The US Department of Energy (DOE) announced up to $44 million in funding (DE-FOA-0002707) to support projects developing commercial-ready technologies that give the United States a net-zero or net negative emissions pathway toward increased domestic supplies of critical elements required for the transition to clean energy.
The program—Mining Innovations for Negative Emissions Resource Recovery (MINER)—is administered by DOE’s Advanced Research Projects Agency-Energy (ARPA-E) and aims to develop commercially scalable technologies that would enable greater domestic supplies of copper, nickel, lithium, cobalt, rare earth elements, and other critical elements.
The lack of a secure domestic supply of these minerals poses a significant supply chain risk for the United States, especially with regard to batteries, renewable generation, and transmission. Specifically, ARPA-E seeks to support the development of technologies to:
Decrease mineral comminution energy and reduce unrecovered energy-relevant minerals in the tailings by 50% during mineral beneficiation by modifying mineral properties of CO2-reactive ore. Comminution is the mineral grinding phase during mineral beneficiation; the mining industry’s mineral beneficiation process of extracting and processing ore is one of the most energy-intensive industrial sectors.

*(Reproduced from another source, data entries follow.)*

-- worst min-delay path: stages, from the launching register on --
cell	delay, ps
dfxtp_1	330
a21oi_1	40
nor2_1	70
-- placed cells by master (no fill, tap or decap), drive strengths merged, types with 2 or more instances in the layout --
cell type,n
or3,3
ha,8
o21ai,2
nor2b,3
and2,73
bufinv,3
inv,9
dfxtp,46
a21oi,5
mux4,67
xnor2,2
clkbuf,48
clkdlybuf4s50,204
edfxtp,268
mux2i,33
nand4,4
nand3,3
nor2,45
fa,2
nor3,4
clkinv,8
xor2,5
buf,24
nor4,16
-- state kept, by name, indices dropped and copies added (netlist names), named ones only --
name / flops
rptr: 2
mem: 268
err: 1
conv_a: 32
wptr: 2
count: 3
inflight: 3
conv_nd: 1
<file path="src/rtl/cordic2_pkg.sv">
// Shared constants and tag helpers for the cordic2 core and its request arbiter.
package cordic2_pkg;

  localparam int CORDIC_WIDTH   = 32;
  localparam int CORDIC_LATENCY = 16;
  localparam int CORDIC_NREQ    = 2;

  // Tag width for a given requester count; never narrower than one bit.
  function automatic int tag_w(input int n);
    return (n > 2) ? $clog2(n) : 1;
  endfunction

  localparam int TAG_W = tag_w(CORDIC_NREQ);
  typedef logic [TAG_W-1:0] tag_t;

endpackage

</file>
<file path="src/rtl/cordic2_arbiter_rr.sv">
// Combinational round-robin arbiter: first set request at or after ptr, modulo N.
module rr_arbiter #(
  parameter int N  = 2,
  parameter int IW = 1
) (
  input  logic [N-1:0]  req,
  input  logic [IW-1:0] ptr,
  output logic [N-1:0]  gnt,
  output logic [IW-1:0] idx,
  output logic          any
);

  logic [2*N-1:0] dbl;
  logic [N-1:0]   rot;
  logic [IW:0]    sum;

  // Rotate so that bit 0 is the requester at ptr.
  assign dbl = {req, req};
  assign rot = N'(dbl >> ptr);

  always_comb begin
    gnt = '0;
    idx = '0;
    any = 1'b0;
    sum = '0;
    // Descending scan: the lowest rotated position wins.
    for (int k = N - 1; k >= 0; k--) begin
      if (rot[k]) begin
        any = 1'b1;
        sum = {1'b0, ptr} + (IW + 1)'(k);
      end
    end
    if (sum >= (IW + 1)'(N)) sum = sum - (IW + 1)'(N);
    idx = sum[IW-1:0];
    if (any) gnt[idx] = 1'b1;
  end

endmodule

</file>
<file path="src/rtl/cordic2_arbiter.sv">
// Shares one fixed-latency cordic2 core between NREQ requesters; a tag pipeline
// routes each result back to the requester that issued it.
module cordic2_arbiter
  import cordic2_pkg::*;
#(
  parameter int NREQ    = 2,
  parameter int LATENCY = CORDIC_LATENCY,
  parameter int WIDTH   = CORDIC_WIDTH
) (
  input  logic                            clk,
  input  logic                            reset,
  input  logic [NREQ-1:0]                 req_valid,
  input  logic [NREQ-1:0][WIDTH-1:0]      req_theta,
  output logic [NREQ-1:0]                 req_ready,
  output logic [NREQ-1:0]                 resp_valid,
  output logic [WIDTH-1:0]                resp_result,
  output logic [WIDTH-1:0]                core_theta,
  input  logic [WIDTH-1:0]                core_result,
  output logic                            busy,
  output logic [$clog2(LATENCY+1)-1:0]    inflight
);

  localparam int TW = tag_w(NREQ);
  localparam int CW = $clog2(LATENCY + 1);

  if (NREQ < 2 || NREQ > 8) begin : g_chk_nreq
    $error("cordic2_arbiter: NREQ must be in 2..8");
  end
  if (WIDTH != CORDIC_WIDTH) begin : g_chk_width
    $error("cordic2_arbiter: WIDTH must match the core width");
  end
  if (LATENCY < 1) begin : g_chk_lat
    $error("cordic2_arbiter: LATENCY must be at least 1");
  end

  logic [TW-1:0]              rr_ptr;
  logic [TW-1:0]              gnt_idx;
  logic [TW-1:0]              nxt_ptr;
  logic [NREQ-1:0]            gnt;
  logic                       gnt_any;
  logic                       retire;
  logic [LATENCY-1:0]         vld_pipe;
  logic [LATENCY-1:0][TW-1:0] tag_pipe;

  rr_arbiter #(.N(NREQ), .IW(TW)) u_arb (
    .req (req_valid),
    .ptr (rr_ptr),
    .gnt (gnt),
    .idx (gnt_idx),
    .any (gnt_any)
  );

  // Grant is suppressed while reset is held so nothing is promised that won't issue.
  assign req_ready = reset ? gnt : '0;
  assign nxt_ptr   = (gnt_idx == TW'(NREQ - 1)) ? '0 : gnt_idx + TW'(1);
  assign retire    = vld_pipe[LATENCY-1];
  assign busy      = (inflight != '0);

  always_ff @(posedge clk or negedge reset) begin
    if (!reset) begin
      rr_ptr      <= '0;
      core_theta  <= '0;
      vld_pipe    <= '0;
      tag_pipe    <= '0;
      resp_valid  <= '0;
      resp_result <= '0;
      inflight    <= '0;
    end else begin
      if (gnt_any) begin
        core_theta <= req_theta[gnt_idx];
        rr_ptr     <= nxt_ptr;
      end
      // Stage LATENCY-1 lines up with core_result for the same operand.
      vld_pipe[0] <= gnt_any;
      tag_pipe[0] <= gnt_idx;
      for (int i = 1; i < LATENCY; i++) begin
        vld_pipe[i] <= vld_pipe[i-1];
        tag_pipe[i] <= tag_pipe[i-1];
      end
      resp_valid <= '0;
      if (retire) begin
        resp_valid[tag_pipe[LATENCY-1]] <= 1'b1;
        resp_result                     <= core_result;
      end
      case ({gnt_any, retire})
        2'b10:   inflight <= inflight + CW'(1);
        2'b01:   inflight <= inflight - CW'(1);
        default: inflight <= inflight;
      endcase
    end
  end

endmodule

</file>
<file path="config.mk">
export PLATFORM = sky130hd
export DESIGN_NAME = dmem_arbiter_flat
export DESIGN_NICKNAME = d
export VERILOG_FILES = /design/src/rtl/dmem_arb_pkg.sv /design/src/rtl/dmem_arbiter_if.sv /design/src/rtl/arb_rr2.sv /design/src/rtl/dmem_arbiter.sv /design/src/flat_wrapper.sv
export SDC_FILE = /design/constraint.sdc
export NUM_CORES = 1
export LEC_CHECK = 0
export CORE_MARGIN = 10
export CORE_UTILIZATION = 30
export CTS_CLUSTER_DIAMETER = 150
export DETAILED_ROUTE_END_ITERATION = 8
export GPL_ROUTABILITY_DRIVEN = 0
export GPL_TIMING_DRIVEN = 0
export HOLD_SLACK_MARGIN = 0.06
export PLACE_DENSITY = 0.86
export SYNTH_ARGS = -nofsm -noshare
export SYNTH_HDL_FRONTEND = slang
export SYNTH_HIERARCHICAL = 1
export SYNTH_SLANG_ARGS = --single-unit
</file>
<file path="constraint.sdc">
create_clock -name clk -period 2.6 [get_ports clk]
set_input_delay 0.39 -clock clk [delete_from_list [all_inputs] [get_ports clk]]
set_output_delay 0.39 -clock clk [all_outputs]
set_load 0.01 [all_outputs]
</file>
<file path="src/rtl/dmem_arb_pkg.sv">
// Shared types for the two-port data-memory arbiter.
package dmem_arb_pkg;

  typedef enum logic {
    ARB  = 1'b0,
    LOCK = 1'b1
  } arb_state_t;

  localparam int P_CPU = 0;
  localparam int P_DBG = 1;

endpackage

</file>
<file path="src/rtl/dmem_arbiter_if.sv">
// One requester port of the data-memory arbiter: request, accept and read response.
interface dmem_arbiter_if #(
  parameter int ADDR_W = 4,
  parameter int DATA_W = 16
);
  logic              valid;
  logic              we;
  logic [ADDR_W-1:0] addr;
  logic [DATA_W-1:0] wdata;
  logic              ready;
  logic              rvalid;
  logic [DATA_W-1:0] rdata;

  modport master (output valid, we, addr, wdata, input ready, rvalid, rdata);
  modport slave  (input valid, we, addr, wdata, output ready, rvalid, rdata);
endinterface

</file>
<file path="src/rtl/arb_rr2.sv">
// Combinational two-way round-robin pick: on contention the port that did not win last is granted.
module arb_rr2
  import dmem_arb_pkg::*;
(
  input  logic [1:0] valid,
  input  logic       last_grant,
  output logic [1:0] grant
);

  always_comb begin
    grant = valid;
    if (valid == 2'b11) begin
      grant = 2'b00;
      if (last_grant) grant[P_CPU] = 1'b1;
      else            grant[P_DBG] = 1'b1;
    end
  end

endmodule

</file>
<file path="src/rtl/dmem_arbiter.sv">
// Arbitrates CPU (port 0) and debug/DMA (port 1) onto one single-cycle data memory,
// with round-robin fairness and a bounded exclusive lock for port 1.
module dmem_arbiter
  import dmem_arb_pkg::*;
#(
  parameter int ADDR_W   = 4,
  parameter int DATA_W   = 16,
  parameter int LOCK_MAX = 8
) (
  input  logic              clk,
  input  logic              reset,
  dmem_arbiter_if.slave     p0,
  dmem_arbiter_if.slave     p1,
  input  logic              p1_lock,
  output logic              locked,
  output logic              mem_en,
  output logic              mem_we,
  output logic [ADDR_W-1:0] mem_addr,
  output logic [DATA_W-1:0] mem_wdata,
  input  logic [DATA_W-1:0] mem_rdata
);

  localparam int CNT_W = $clog2(LOCK_MAX + 1);

  arb_state_t       state, state_nxt;
  logic             last_grant, last_grant_nxt;
  logic [CNT_W-1:0] lock_cnt, lock_cnt_nxt;
  logic             rd_pend, rd_owner;
  logic [1:0]       rr_grant, grant;

  arb_rr2 u_rr (
    .valid      ({p1.valid, p0.valid}),
    .last_grant (last_grant),
    .grant      (rr_grant)
  );

  // Reset gates every grant so nothing is accepted while reset is low.
  always_comb begin
    grant = 2'b00;
    if (reset) begin
      if (state == LOCK) grant[P_DBG] = p1.valid;
      else               grant = rr_grant;
    end
  end

  assign p0.ready = grant[P_CPU];
  assign p1.ready = grant[P_DBG];
  assign mem_en   = |grant;
  assign locked   = reset && (state == LOCK);

  always_comb begin
    mem_we    = 1'b0;
    mem_addr  = '0;
    mem_wdata = '0;
    if (grant[P_DBG]) begin
      mem_we    = p1.we;
      mem_addr  = p1.addr;
      mem_wdata = p1.wdata;
    end else if (grant[P_CPU]) begin
      mem_we    = p0.we;
      mem_addr  = p0.addr;
      mem_wdata = p0.wdata;
    end
  end

  always_comb begin
    state_nxt      = state;
    last_grant_nxt = last_grant;
    lock_cnt_nxt   = lock_cnt;
    if (grant[P_CPU]) last_grant_nxt = 1'b0;
    if (grant[P_DBG]) last_grant_nxt = 1'b1;
    case (state)
      ARB: begin
        if (grant[P_DBG] && p1_lock) begin
          state_nxt    = LOCK;
          lock_cnt_nxt = '0;
        end
      end
      LOCK: begin
        lock_cnt_nxt = lock_cnt + 1'b1;
        // Leaving LOCK hands priority to the CPU for the next contended cycle.
        if (!p1_lock || lock_cnt == CNT_W'(LOCK_MAX - 1)) begin
          state_nxt      = ARB;
          last_grant_nxt = 1'b1;
        end
      end
      default: state_nxt = ARB;
    endcase
  end

  always_ff @(posedge clk) begin
    if (!reset) begin
      state      <= ARB;
      last_grant <= 1'b1;
      lock_cnt   <= '0;
      rd_pend    <= 1'b0;
      rd_owner   <= 1'b0;
    end else begin
      state      <= state_nxt;
      last_grant <= last_grant_nxt;
      lock_cnt   <= lock_cnt_nxt;
      rd_pend    <= mem_en && !mem_we;
      rd_owner   <= grant[P_DBG];
    end
  end

  assign p0.rvalid = reset && rd_pend && !rd_owner;
  assign p1.rvalid = reset && rd_pend && rd_owner;
  assign p0.rdata  = p0.rvalid ? mem_rdata : '0;
  assign p1.rdata  = p1.rvalid ? mem_rdata : '0;

endmodule

</file>
<file path="src/flat_wrapper.sv">
// flat-port wrapper written by rule: the top's interface ports become plain ports
module dmem_arbiter_flat import dmem_arb_pkg::*;
#(
  parameter int ADDR_W   = 4,
  parameter int DATA_W   = 16,
  parameter int LOCK_MAX = 8
)
  (clk, reset, p1_lock, locked, mem_en, mem_we, mem_addr, mem_wdata, mem_rdata, p0_valid, p0_we, p0_addr, p0_wdata, p0_ready, p0_rvalid, p0_rdata, p1_valid, p1_we, p1_addr, p1_wdata, p1_ready, p1_rvalid, p1_rdata);
  dmem_arbiter_if #(.ADDR_W(ADDR_W), .DATA_W(DATA_W)) p0_i ();
  dmem_arbiter_if #(.ADDR_W(ADDR_W), .DATA_W(DATA_W)) p1_i ();
  input  logic clk;
  input  logic reset;
  input  logic p1_lock;
  output logic locked;
  output logic mem_en;
  output logic mem_we;
  output logic [ADDR_W-1:0] mem_addr;
  output logic [DATA_W-1:0] mem_wdata;
  input  logic [DATA_W-1:0] mem_rdata;
  input wire logic [$bits(p0_i.valid)-1:0] p0_valid;
  input wire logic [$bits(p0_i.we)-1:0] p0_we;
  input wire logic [$bits(p0_i.addr)-1:0] p0_addr;
  input wire logic [$bits(p0_i.wdata)-1:0] p0_wdata;
  output wire logic [$bits(p0_i.ready)-1:0] p0_ready;
  output wire logic [$bits(p0_i.rvalid)-1:0] p0_rvalid;
  output wire logic [$bits(p0_i.rdata)-1:0] p0_rdata;
  input wire logic [$bits(p1_i.valid)-1:0] p1_valid;
  input wire logic [$bits(p1_i.we)-1:0] p1_we;
  input wire logic [$bits(p1_i.addr)-1:0] p1_addr;
  input wire logic [$bits(p1_i.wdata)-1:0] p1_wdata;
  output wire logic [$bits(p1_i.ready)-1:0] p1_ready;
  output wire logic [$bits(p1_i.rvalid)-1:0] p1_rvalid;
  output wire logic [$bits(p1_i.rdata)-1:0] p1_rdata;
  assign p0_i.valid = p0_valid;
  assign p0_i.we = p0_we;
  assign p0_i.addr = p0_addr;
  assign p0_i.wdata = p0_wdata;
  assign p0_ready = p0_i.ready;
  assign p0_rvalid = p0_i.rvalid;
  assign p0_rdata = p0_i.rdata;
  assign p1_i.valid = p1_valid;
  assign p1_i.we = p1_we;
  assign p1_i.addr = p1_addr;
  assign p1_i.wdata = p1_wdata;
  assign p1_ready = p1_i.ready;
  assign p1_rvalid = p1_i.rvalid;
  assign p1_rdata = p1_i.rdata;
  dmem_arbiter #(.ADDR_W(ADDR_W), .DATA_W(DATA_W), .LOCK_MAX(LOCK_MAX)) u_core (.clk(clk), .reset(reset), .p0(p0_i), .p1(p1_i), .p1_lock(p1_lock), .locked(locked), .mem_en(mem_en), .mem_we(mem_we), .mem_addr(mem_addr), .mem_wdata(mem_wdata), .mem_rdata(mem_rdata));
endmodule
</file>
<file path="config.mk">
export PLATFORM = sky130hd
export DESIGN_NAME = wb_arbiter
export DESIGN_NICKNAME = d
export VERILOG_FILES = /design/src/rtl/wb_arbiter_pkg.sv /design/src/rtl/wb_queue.sv /design/src/rtl/wb_arbiter.sv
export SDC_FILE = /design/constraint.sdc
export NUM_CORES = 1
export LEC_CHECK = 0
export BUFFER_PORTS_ARGS = -buffer_cell sky130_fd_sc_hd__buf_2
export CORE_MARGIN = 2
export CORE_UTILIZATION = 52
export DETAILED_ROUTE_END_ITERATION = 8
export MAX_ROUTING_LAYER = met4
export PLACE_DENSITY = 0.76
export SLEW_MARGIN = 40
export SYNTH_ARGS = -nofsm -noshare
export SYNTH_HDL_FRONTEND = slang
export SYNTH_SLANG_ARGS = --single-unit
</file>
<file path="constraint.sdc">
create_clock -name clk -period 2.8 [get_ports clk]
set_input_delay 0.14 -clock clk [delete_from_list [all_inputs] [get_ports clk]]
set_output_delay 0.14 -clock clk [all_outputs]
set_load 0.05 [all_outputs]
</file>
[src/rtl/vector_ram_pkg.sv]
// vector_ram_pkg: state type, default widths and the lane-address
// helper shared by the vector RAM initiator and its address generator.
package vector_ram_pkg;

  typedef enum logic [1:0] {
    IDLE,
    ISSUE,
    DRAIN,
    DONE
  } initiator_state_t;

  localparam int VR_VECTOR_LENGTH   = 32;
  localparam int VR_DATA_WIDTH      = 32;
  localparam int VR_PARALLELISM     = 4;
  localparam int VR_MAX_OUTSTANDING = 4;

  // Unwrapped element index; callers truncate to their address width,
  // which gives the modulo-VECTOR_LENGTH wrap for free.
  function automatic logic [31:0] lane_addr(
    input logic [31:0] base,
    input logic [31:0] beat,
    input logic [31:0] par,
    input logic [31:0] lane
  );
    return base + beat * par + lane;
  endfunction

endpackage

[src/rtl/vector_ram_addr_gen.sv]
// vector_ram_addr_gen: latches the base on load, counts beats on step.
// Ports: clk, rst, load, step, base in; beat count, lane addresses out.
module vector_ram_addr_gen
  import vector_ram_pkg::*;
#(
  parameter int VECTOR_LENGTH = VR_VECTOR_LENGTH,
  parameter int PARALLELISM   = VR_PARALLELISM,
  parameter int ADDR_WIDTH    = $clog2(VECTOR_LENGTH),
  parameter int BEAT_WIDTH    = $clog2(VECTOR_LENGTH/PARALLELISM+1)
) (
  input  logic                            clk,
  input  logic                            rst,
  input  logic                            load,
  input  logic                            step,
  input  logic [ADDR_WIDTH-1:0]           base,
  output logic [BEAT_WIDTH-1:0]           beat,
  output logic [PARALLELISM*ADDR_WIDTH-1:0] addr
);

  logic [ADDR_WIDTH-1:0] base_q;

  always_ff @(posedge clk or posedge rst) begin
    if (rst) begin
      base_q <= '0;
      beat   <= '0;
    end else if (load) begin
      base_q <= base;
      beat   <= '0;
    end else if (step) begin
      beat   <= beat + BEAT_WIDTH'(1);
    end
  end

  for (genvar i = 0; i < PARALLELISM; i++) begin : g_lane
    assign addr[i*ADDR_WIDTH +: ADDR_WIDTH] =
      ADDR_WIDTH'(lane_addr(32'(base_q), 32'(beat),
                            32'(PARALLELISM), 32'(i)));
  end

endmodule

Comminution energy possesses an inverse relationship with ore grade. For example, copper ore grades have decreased by 25% in the past decade and the energy required to process this ore has increased by 46%. In quantifiable terms, copper ore grades of 0.20% require 10 MJ/kg of ore in comparison to 80 MJ/kg for 0.05% copper ore grades. Concomitant with this decrease in ore grade is also increased waste rock (i.e., gangue minerals and overburden) to achieve the same unit of produced metal. With exploration requiring decades to discover and develop world-class deposits and decreasing ore grades over time, mining companies have turned to remining tailings and mineral sludge. However, remining tailings and mineral sludge do es not provide a long-term solution to decrease comminution energy and extract the energy -relevant minerals within the gigatons of gangue minerals and tailings produced during mining.
Embodied energy in mineral processing increases as ore grades decrease. Source: MINER FOA
Grades of copper, gold, zinc, and nickel ore mined are decreasing over time. Source: MINER FOA
Increase energy-relevant mineral yield by capturing energy-relevant minerals in CO2-reactive mineralogy.
Reprocess existing CO2 reactive overburden and tailings deposits for the purpose of recovering residual mineral value.
Develop carbon-negative reactions cradle-to-gate (ore-to-metal) to carbonate CO2-reactive ore.
Develop surveying technologies to advance exploration vectors of CO2-reactive rock formations, quantify reservoir carbonation, and quantify energy-relevant minerals leached and re-mineralized during carbonation of the CO2-reactive minerals.
Develop the technology to the extent of a demonstrable and justifiable path to full commercial scale-up from bench-scale demonstrations for either an in situ or ex situ approach.